They are like chaff..”

The wicked are summarized briefly in the simile with chaff. Chaff is “fine, dry material, such as husks and other debris, that is separated from the seed in the process of threshing grain. In the Bible, chaff symbolizes worthless, evil, or wicked persons that are about to be destroyed.”[13] Chaff describes both man and his destiny. “They are thought of as having become worthless in themselves, and their life as empty and without permanence, as long as they continue their present way of life.”[14]

“that the wind blows away.”

Chaff will blow away just as the worthless man. He is rendered useless. The focus then moves to a future judgement.

Verse 4 Summary

The ungodly man shall not prosper, as he will be rendered useless and worthless.

Verse 5 Analysis

“Therefore the wicked will not stand in the judgement,”

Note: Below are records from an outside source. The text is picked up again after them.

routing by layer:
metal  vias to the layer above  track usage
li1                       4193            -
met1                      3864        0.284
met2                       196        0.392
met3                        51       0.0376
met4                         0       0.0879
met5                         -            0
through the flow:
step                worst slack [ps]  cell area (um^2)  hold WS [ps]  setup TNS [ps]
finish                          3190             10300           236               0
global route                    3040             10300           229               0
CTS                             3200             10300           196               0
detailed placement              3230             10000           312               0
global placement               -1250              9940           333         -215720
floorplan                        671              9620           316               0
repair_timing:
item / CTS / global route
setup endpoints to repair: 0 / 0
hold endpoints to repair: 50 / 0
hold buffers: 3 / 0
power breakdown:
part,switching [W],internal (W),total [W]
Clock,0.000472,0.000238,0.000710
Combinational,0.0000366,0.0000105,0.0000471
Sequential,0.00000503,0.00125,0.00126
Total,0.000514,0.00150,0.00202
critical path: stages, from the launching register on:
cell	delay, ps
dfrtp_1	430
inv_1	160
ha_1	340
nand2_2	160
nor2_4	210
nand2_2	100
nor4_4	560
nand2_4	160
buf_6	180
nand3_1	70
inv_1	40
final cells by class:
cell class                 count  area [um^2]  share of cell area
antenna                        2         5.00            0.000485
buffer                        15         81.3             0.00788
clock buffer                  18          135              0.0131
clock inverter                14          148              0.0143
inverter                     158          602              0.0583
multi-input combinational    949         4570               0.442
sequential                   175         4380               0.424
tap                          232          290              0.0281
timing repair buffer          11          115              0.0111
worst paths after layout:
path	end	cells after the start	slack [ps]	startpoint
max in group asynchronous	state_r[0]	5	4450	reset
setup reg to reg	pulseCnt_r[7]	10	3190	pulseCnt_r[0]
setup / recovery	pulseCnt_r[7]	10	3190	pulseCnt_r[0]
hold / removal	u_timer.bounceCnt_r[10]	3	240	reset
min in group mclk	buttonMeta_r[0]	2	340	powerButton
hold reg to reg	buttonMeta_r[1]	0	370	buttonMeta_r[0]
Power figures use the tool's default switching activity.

This verse looks ahead to this future judgement. It elaborates on the wicked and therefore provides some answers. ‘The two lines of verse 5, in synonymous parallelism, reflect essentially the same thought, namely that the wicked hold no weight or influence in the important areas of human society.”[15] Judgement may be both the continual divine judgement and the end time judgement. The wicked hold no part in the resurrection because only the righteous will endure and remaining standing.

 

 

“nor sinners in the assembly of the righteous.”

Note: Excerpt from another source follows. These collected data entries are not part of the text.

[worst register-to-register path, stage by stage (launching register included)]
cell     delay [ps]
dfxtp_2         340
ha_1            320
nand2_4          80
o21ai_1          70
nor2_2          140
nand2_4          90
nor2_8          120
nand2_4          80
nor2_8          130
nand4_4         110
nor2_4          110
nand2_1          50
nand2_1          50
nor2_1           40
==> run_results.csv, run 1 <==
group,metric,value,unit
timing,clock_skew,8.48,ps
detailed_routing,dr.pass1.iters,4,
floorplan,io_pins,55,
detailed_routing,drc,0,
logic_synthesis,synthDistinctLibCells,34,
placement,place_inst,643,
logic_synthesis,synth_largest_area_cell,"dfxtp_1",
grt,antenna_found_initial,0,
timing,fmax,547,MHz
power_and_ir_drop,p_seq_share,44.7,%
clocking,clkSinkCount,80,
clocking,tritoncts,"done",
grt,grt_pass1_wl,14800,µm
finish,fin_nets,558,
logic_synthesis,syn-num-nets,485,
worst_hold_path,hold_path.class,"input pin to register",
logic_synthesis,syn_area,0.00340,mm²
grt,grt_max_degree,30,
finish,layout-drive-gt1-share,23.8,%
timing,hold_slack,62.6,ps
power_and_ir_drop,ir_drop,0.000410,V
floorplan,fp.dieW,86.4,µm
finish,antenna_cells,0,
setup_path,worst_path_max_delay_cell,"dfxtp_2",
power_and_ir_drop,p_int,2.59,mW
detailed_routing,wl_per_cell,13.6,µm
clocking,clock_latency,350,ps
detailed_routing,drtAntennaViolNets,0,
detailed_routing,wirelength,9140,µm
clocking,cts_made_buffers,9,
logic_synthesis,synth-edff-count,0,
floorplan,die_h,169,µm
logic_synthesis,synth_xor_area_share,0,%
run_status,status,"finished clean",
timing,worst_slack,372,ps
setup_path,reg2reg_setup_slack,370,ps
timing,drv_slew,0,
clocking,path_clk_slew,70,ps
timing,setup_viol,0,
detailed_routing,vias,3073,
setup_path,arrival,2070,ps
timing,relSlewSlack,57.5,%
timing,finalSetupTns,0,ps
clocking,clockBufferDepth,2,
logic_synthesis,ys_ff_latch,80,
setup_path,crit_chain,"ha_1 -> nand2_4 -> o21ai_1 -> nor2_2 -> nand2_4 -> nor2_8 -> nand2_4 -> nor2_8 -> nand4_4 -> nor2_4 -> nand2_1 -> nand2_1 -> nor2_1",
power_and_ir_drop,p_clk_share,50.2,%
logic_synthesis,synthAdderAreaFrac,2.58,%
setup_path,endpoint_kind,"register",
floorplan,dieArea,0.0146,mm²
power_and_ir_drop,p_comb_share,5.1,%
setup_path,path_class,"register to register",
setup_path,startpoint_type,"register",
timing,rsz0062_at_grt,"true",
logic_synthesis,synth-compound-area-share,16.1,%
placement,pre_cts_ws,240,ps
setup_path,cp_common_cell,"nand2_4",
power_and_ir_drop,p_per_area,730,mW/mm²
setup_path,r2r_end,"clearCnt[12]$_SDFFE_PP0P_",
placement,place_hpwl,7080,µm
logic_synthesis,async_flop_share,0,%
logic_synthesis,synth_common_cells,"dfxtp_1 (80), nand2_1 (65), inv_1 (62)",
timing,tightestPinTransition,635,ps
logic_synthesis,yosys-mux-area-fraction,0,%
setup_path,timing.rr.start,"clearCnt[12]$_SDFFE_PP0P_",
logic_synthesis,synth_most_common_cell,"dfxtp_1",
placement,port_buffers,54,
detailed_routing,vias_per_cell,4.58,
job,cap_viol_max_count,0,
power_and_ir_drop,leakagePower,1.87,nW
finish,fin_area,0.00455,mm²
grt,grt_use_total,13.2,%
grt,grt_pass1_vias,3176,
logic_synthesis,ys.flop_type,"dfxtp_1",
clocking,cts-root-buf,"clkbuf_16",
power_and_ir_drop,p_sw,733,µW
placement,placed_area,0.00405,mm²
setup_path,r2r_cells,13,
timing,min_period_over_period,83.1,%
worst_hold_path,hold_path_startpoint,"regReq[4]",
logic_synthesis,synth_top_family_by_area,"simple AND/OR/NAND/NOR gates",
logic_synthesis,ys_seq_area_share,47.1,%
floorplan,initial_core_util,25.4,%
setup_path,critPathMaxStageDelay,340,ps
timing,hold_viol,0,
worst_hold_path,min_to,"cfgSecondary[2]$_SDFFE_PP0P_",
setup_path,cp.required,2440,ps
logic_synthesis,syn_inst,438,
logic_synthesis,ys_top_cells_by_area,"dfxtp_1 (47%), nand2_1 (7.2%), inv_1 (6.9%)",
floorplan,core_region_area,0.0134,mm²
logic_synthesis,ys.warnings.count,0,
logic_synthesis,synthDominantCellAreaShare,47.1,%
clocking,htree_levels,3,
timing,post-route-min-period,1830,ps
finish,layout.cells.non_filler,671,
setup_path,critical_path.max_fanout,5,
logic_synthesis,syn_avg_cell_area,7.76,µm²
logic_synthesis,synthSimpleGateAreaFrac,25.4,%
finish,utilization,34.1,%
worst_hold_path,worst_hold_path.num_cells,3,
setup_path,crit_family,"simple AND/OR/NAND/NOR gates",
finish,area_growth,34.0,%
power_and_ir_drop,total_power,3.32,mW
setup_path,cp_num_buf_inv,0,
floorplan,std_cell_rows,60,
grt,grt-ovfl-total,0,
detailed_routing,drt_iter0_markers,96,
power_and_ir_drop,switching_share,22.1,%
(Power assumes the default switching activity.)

This is the parallel linked to the understanding of first part of verse 5. They both carry the same message.  The assembly is the worshipping community and later the new Messianic world.

Verse 5 Summary

As a result of God’s judgement, the unrighteous will be excluded from God’s eternal blessings which will be enjoyed by those who stand in relation to God.

Verse 6 Analysis

“For the Lord watches over the way of the righteous,”

The word “watches” connotes the word “knows” which means more than informed. It’s in the protective sense-God’s care and love for man. It is the security of believers. The issue here is the basis of God’s judgement. The first half of this verse about the Lord watching over the Godly is antithetically parallel to the second half of the verse dealing with the way of the wicked perishing. “Way” makes one picture a path which is known by the Lord.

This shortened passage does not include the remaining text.